How to complete this task: Transcribe exactly everything in the data below from the line containing "set_output_delay 2.3400 -clock" down to the line containing "Placeable core area", both lines included and nothing further.

Given records:
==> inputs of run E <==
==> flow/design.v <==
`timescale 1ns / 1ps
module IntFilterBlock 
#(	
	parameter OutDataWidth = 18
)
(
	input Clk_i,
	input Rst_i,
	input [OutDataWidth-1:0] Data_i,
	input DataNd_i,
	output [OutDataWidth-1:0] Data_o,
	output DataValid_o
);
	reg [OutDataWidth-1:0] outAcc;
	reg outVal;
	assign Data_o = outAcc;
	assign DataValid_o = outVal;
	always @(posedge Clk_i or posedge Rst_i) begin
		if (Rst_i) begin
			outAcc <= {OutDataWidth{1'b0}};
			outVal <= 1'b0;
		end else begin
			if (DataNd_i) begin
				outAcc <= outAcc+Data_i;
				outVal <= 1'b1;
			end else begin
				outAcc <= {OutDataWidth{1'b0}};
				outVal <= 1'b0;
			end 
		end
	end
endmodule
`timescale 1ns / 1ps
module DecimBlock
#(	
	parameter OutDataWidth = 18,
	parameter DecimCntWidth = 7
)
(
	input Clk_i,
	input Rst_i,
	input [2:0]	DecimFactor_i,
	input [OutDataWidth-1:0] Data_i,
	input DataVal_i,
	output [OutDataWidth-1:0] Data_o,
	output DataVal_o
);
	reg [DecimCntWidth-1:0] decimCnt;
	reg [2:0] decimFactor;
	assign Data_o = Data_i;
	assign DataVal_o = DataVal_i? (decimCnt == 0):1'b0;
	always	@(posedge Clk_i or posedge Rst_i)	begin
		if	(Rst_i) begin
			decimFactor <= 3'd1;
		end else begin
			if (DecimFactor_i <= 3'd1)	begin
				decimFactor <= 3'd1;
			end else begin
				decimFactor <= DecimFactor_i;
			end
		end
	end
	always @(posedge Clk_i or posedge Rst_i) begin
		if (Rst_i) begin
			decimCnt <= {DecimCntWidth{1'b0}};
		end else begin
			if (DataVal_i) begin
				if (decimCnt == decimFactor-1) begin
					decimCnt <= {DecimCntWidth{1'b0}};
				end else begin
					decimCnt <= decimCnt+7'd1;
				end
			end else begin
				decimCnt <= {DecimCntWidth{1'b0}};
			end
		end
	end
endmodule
---
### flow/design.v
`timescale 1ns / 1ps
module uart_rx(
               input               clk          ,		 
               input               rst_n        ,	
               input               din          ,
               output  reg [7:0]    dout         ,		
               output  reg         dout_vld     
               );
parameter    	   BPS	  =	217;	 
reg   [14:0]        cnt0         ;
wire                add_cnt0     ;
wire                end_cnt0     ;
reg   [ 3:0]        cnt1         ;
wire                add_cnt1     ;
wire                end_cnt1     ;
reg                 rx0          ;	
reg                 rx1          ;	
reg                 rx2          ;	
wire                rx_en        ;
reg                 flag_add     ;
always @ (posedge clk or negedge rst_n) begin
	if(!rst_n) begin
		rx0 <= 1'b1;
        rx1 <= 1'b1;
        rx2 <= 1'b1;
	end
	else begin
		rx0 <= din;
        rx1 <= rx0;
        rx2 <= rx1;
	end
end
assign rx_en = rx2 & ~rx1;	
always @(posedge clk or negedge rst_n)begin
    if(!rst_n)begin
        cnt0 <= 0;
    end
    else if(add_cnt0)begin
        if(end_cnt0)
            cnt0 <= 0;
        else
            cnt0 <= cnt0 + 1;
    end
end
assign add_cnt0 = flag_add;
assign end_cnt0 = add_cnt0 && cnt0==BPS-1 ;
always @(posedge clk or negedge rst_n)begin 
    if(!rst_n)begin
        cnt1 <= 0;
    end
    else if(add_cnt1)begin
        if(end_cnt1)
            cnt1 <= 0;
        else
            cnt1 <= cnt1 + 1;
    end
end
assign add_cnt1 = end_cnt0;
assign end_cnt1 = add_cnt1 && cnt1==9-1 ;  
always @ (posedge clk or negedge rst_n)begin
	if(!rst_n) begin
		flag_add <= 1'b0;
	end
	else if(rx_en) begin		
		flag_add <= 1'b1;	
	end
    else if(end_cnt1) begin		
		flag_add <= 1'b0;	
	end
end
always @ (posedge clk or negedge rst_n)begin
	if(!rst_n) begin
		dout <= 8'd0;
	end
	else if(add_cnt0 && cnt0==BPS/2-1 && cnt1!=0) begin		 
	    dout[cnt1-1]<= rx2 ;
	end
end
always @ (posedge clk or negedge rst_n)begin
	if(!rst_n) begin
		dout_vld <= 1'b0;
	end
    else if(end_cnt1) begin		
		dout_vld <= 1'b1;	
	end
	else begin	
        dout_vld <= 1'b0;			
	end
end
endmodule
==
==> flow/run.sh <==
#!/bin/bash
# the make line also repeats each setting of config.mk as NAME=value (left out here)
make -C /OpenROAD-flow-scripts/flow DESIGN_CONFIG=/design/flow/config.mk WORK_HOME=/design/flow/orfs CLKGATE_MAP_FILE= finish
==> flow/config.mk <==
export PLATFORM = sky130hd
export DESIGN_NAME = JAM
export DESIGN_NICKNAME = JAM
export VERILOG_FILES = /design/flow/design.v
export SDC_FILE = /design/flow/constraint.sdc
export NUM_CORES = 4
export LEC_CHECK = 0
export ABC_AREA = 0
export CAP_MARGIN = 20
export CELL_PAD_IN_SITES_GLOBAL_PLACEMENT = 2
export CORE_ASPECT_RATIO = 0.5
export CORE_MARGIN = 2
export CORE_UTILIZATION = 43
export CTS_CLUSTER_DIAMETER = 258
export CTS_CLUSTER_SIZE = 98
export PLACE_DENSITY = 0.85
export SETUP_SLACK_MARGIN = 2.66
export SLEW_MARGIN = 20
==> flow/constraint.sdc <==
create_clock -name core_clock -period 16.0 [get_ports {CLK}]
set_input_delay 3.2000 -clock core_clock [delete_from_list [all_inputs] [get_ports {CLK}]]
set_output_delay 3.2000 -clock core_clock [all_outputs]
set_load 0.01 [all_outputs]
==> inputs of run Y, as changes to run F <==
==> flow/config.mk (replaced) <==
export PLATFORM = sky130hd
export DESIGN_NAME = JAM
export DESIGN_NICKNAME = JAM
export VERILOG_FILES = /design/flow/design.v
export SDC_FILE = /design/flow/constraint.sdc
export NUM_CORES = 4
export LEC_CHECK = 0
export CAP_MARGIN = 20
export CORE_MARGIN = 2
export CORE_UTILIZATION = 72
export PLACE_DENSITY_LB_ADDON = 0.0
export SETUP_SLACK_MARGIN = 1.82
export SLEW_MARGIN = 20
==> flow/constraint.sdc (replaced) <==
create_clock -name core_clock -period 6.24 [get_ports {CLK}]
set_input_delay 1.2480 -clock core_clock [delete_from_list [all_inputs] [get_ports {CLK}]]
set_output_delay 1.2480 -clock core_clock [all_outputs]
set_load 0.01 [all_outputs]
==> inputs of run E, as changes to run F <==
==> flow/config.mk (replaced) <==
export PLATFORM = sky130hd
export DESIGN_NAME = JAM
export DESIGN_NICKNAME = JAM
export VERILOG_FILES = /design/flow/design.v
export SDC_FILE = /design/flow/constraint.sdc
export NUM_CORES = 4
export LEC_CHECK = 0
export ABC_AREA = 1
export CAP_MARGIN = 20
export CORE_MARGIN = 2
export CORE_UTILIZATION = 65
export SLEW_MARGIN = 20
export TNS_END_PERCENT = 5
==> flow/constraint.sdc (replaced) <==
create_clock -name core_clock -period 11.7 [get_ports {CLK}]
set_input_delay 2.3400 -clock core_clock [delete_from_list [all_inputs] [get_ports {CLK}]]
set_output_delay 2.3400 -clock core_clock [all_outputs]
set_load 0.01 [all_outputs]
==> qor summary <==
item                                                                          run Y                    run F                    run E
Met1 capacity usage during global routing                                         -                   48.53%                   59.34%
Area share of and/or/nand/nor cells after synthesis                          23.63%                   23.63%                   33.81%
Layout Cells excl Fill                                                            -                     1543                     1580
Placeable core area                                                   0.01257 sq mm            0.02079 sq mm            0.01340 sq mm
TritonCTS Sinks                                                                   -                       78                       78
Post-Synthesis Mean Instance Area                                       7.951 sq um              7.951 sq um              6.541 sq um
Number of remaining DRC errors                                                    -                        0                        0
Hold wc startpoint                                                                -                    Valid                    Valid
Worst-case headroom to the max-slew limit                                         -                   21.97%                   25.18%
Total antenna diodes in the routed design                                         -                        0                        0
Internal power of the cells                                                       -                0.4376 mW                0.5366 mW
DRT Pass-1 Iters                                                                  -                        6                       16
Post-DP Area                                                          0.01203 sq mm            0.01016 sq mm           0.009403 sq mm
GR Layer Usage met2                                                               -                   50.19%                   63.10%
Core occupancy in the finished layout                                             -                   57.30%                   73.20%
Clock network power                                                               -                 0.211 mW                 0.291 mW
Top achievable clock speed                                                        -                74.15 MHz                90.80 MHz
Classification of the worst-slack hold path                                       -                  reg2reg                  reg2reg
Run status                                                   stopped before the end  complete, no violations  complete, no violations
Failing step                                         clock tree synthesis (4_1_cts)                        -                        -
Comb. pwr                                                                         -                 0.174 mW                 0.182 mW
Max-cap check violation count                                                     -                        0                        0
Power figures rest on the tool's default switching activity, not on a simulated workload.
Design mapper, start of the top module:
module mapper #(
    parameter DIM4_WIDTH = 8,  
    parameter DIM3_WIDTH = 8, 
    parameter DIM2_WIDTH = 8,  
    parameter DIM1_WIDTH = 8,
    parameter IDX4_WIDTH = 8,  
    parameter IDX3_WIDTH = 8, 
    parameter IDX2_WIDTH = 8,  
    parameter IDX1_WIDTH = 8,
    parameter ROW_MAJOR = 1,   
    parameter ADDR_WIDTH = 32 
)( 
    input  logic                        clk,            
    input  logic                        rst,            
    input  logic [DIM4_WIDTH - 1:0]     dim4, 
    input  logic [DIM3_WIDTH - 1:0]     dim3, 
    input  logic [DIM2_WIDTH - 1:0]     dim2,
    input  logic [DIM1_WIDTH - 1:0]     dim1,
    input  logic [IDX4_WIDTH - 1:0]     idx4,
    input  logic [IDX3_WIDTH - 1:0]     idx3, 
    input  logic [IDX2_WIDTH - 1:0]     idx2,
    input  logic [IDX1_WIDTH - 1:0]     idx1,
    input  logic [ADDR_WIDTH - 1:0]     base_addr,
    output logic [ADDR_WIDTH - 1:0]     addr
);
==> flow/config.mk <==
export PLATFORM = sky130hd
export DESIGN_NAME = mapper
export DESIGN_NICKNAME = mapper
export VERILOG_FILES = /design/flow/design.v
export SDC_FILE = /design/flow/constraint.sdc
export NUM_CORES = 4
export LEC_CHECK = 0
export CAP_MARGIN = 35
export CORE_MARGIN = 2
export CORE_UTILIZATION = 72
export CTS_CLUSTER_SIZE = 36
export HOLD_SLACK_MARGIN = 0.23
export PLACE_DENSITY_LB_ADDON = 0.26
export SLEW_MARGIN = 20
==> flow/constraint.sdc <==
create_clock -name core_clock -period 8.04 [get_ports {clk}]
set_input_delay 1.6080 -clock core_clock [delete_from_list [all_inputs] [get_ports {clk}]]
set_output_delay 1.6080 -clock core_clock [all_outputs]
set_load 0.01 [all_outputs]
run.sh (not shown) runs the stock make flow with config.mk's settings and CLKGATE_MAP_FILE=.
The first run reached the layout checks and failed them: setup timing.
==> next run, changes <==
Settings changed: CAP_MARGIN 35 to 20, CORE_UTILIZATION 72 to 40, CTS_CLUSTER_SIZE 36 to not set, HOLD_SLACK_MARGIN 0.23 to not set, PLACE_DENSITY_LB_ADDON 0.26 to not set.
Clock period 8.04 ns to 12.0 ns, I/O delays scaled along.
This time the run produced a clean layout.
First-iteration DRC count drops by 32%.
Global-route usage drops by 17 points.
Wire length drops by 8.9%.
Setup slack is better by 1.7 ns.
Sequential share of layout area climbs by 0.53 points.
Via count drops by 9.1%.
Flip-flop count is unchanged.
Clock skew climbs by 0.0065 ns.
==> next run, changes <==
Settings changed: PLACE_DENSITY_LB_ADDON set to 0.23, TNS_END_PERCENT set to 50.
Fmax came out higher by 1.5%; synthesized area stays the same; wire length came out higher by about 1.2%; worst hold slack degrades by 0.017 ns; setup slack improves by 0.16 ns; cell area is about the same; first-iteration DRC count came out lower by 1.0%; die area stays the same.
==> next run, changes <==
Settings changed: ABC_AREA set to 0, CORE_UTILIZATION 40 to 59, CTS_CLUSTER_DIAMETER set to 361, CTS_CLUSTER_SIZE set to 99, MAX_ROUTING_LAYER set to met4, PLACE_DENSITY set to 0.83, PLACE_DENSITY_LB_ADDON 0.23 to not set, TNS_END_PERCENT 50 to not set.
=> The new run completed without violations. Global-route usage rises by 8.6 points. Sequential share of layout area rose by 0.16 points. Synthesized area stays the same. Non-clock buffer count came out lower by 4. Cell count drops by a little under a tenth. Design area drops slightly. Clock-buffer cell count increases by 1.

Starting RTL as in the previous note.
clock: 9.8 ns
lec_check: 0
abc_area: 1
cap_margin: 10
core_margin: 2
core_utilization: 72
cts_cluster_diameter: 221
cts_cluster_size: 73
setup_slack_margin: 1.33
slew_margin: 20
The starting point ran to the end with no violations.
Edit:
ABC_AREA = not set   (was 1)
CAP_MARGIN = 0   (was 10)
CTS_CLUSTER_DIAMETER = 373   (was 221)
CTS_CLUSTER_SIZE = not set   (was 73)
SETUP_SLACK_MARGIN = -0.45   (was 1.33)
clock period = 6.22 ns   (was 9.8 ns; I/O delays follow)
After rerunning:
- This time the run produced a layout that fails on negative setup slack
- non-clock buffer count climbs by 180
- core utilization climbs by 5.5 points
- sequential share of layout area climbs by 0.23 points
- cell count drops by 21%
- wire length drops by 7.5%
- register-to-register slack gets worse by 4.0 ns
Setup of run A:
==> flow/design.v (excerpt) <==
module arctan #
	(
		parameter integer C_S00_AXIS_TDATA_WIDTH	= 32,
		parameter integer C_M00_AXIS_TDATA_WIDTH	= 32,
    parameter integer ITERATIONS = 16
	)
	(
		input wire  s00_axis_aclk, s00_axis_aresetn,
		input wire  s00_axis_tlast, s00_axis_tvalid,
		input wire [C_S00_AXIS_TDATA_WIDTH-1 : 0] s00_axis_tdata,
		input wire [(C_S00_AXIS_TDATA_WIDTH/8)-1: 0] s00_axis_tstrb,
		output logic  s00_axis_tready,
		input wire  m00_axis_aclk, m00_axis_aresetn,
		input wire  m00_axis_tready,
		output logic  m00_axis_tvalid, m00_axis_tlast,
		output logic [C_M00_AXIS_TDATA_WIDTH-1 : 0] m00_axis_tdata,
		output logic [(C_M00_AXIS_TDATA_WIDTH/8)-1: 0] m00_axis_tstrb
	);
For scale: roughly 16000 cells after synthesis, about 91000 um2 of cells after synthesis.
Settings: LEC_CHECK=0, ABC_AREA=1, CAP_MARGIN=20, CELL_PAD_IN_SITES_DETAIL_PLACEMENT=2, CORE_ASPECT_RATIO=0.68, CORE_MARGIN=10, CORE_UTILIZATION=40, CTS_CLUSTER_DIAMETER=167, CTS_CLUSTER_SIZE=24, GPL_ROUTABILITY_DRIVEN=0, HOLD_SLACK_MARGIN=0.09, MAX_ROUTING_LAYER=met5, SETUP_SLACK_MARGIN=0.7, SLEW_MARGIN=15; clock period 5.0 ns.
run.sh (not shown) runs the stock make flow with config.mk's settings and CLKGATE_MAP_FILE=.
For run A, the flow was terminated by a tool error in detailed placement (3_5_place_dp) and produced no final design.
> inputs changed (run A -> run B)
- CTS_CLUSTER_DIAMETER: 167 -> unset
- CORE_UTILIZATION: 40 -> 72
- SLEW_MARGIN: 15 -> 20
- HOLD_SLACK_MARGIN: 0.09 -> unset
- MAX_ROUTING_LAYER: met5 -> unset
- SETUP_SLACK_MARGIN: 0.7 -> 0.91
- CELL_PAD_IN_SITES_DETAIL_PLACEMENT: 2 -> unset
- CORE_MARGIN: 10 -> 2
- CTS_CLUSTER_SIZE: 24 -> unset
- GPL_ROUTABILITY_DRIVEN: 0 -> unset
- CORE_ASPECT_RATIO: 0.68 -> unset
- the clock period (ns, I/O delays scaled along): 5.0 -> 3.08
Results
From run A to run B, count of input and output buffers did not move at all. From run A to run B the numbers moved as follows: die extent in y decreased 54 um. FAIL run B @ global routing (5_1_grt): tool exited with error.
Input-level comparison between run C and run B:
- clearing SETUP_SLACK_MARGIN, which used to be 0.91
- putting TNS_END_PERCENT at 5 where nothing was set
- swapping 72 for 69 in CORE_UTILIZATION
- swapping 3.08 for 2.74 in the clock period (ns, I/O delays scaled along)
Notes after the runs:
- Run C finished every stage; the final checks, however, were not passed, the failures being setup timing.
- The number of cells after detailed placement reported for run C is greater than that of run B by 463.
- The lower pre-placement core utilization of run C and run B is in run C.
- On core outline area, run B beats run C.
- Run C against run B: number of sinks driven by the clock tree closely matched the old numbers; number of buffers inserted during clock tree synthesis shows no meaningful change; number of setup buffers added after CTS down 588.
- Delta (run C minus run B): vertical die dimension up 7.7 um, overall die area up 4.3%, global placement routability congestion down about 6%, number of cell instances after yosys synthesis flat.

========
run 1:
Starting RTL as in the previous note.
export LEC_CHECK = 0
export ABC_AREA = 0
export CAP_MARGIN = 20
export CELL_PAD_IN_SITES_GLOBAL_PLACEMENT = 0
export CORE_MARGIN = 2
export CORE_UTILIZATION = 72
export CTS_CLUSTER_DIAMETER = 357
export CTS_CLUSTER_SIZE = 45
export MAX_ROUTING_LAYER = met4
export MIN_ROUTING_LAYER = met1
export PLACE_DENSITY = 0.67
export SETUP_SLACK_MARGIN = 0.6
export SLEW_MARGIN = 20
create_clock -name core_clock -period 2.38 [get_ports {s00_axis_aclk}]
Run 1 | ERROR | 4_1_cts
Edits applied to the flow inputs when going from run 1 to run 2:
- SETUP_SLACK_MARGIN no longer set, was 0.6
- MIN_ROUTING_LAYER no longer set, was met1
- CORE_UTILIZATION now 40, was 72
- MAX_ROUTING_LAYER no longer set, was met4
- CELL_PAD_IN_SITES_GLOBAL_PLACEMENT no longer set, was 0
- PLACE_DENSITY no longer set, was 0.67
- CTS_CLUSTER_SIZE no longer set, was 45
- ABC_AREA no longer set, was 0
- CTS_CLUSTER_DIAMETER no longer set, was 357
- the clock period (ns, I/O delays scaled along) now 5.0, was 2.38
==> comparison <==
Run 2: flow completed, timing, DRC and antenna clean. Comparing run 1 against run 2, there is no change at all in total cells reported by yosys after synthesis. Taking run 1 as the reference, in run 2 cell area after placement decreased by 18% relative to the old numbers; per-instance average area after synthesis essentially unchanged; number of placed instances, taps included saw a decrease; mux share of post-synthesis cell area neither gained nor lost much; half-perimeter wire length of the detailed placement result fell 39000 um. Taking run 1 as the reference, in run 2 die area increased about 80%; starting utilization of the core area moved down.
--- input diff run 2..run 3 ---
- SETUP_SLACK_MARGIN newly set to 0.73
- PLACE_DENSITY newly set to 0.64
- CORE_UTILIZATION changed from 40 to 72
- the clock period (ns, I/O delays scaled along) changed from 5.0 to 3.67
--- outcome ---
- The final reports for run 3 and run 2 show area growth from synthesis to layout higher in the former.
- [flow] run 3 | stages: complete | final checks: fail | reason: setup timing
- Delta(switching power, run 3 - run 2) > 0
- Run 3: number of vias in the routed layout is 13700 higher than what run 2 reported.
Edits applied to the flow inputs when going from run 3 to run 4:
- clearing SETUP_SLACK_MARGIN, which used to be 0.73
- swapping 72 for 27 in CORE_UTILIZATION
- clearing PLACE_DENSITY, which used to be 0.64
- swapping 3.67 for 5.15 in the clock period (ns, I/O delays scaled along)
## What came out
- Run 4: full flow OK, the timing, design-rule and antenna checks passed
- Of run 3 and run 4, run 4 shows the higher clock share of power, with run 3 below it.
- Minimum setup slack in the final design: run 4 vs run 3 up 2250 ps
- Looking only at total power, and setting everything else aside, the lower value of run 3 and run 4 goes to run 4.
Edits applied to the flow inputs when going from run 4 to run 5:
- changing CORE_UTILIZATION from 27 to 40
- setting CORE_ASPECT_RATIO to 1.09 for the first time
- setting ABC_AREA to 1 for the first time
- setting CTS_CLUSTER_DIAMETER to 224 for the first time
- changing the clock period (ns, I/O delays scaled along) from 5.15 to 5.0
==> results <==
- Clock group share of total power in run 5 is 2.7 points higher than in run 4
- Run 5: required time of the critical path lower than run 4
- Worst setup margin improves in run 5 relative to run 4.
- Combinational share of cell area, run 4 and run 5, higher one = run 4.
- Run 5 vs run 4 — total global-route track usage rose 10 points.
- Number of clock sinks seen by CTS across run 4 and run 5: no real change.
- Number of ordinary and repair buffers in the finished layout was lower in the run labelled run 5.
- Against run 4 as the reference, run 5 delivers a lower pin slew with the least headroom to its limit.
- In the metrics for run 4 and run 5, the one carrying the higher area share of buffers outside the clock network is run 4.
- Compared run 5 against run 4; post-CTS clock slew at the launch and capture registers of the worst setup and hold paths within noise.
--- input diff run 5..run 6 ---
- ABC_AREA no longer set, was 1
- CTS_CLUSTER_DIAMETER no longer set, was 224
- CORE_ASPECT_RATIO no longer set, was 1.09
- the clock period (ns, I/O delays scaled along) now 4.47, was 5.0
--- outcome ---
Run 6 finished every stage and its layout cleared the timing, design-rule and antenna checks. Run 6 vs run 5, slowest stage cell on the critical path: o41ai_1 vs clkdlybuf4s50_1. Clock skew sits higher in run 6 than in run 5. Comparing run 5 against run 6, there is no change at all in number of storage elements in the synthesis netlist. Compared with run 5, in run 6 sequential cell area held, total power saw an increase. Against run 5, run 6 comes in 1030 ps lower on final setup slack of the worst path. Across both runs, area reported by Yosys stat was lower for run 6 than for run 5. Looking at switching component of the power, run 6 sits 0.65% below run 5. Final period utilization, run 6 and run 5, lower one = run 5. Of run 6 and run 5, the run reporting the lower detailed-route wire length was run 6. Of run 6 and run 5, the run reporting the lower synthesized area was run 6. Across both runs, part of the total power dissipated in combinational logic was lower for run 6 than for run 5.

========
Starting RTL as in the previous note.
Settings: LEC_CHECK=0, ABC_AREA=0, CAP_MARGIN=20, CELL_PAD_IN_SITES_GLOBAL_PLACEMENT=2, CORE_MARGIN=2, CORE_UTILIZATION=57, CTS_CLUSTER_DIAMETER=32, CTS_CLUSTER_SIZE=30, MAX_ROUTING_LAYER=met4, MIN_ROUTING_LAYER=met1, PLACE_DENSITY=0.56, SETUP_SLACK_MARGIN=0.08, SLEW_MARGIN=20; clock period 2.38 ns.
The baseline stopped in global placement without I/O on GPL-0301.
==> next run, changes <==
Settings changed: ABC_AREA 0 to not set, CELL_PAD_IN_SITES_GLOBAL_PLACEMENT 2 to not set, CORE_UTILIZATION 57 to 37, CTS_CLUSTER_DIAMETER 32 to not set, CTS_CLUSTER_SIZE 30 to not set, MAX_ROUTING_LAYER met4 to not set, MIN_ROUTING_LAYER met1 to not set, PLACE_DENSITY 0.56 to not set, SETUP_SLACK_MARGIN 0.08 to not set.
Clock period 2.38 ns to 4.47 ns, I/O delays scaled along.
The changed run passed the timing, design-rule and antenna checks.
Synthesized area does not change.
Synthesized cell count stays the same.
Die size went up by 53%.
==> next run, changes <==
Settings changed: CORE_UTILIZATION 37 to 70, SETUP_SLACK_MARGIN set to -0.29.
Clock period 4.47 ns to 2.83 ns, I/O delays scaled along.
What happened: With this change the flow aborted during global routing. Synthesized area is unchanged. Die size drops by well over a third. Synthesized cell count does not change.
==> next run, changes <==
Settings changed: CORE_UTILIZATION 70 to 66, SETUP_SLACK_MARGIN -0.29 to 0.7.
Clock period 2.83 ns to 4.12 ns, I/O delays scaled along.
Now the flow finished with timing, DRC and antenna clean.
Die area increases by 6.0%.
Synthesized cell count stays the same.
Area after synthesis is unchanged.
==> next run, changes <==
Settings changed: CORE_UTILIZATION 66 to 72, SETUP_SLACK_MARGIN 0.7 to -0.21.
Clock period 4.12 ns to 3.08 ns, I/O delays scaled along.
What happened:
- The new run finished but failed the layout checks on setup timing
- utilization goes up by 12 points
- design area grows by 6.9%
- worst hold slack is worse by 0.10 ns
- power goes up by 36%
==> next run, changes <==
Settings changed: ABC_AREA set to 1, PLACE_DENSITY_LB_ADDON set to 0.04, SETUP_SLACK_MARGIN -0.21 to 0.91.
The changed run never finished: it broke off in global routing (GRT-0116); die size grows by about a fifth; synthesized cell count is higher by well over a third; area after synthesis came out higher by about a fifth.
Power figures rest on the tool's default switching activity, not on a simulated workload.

Worked solution:
set_output_delay 2.3400 -clock core_clock [all_outputs]
set_load 0.01 [all_outputs]
==> qor summary <==
item                                                                          run Y                    run F                    run E
Met1 capacity usage during global routing                                         -                   48.53%                   59.34%
Area share of and/or/nand/nor cells after synthesis                          23.63%                   23.63%                   33.81%
Layout Cells excl Fill                                                            -                     1543                     1580
Placeable core area                                                   0.01257 sq mm            0.02079 sq mm            0.01340 sq mm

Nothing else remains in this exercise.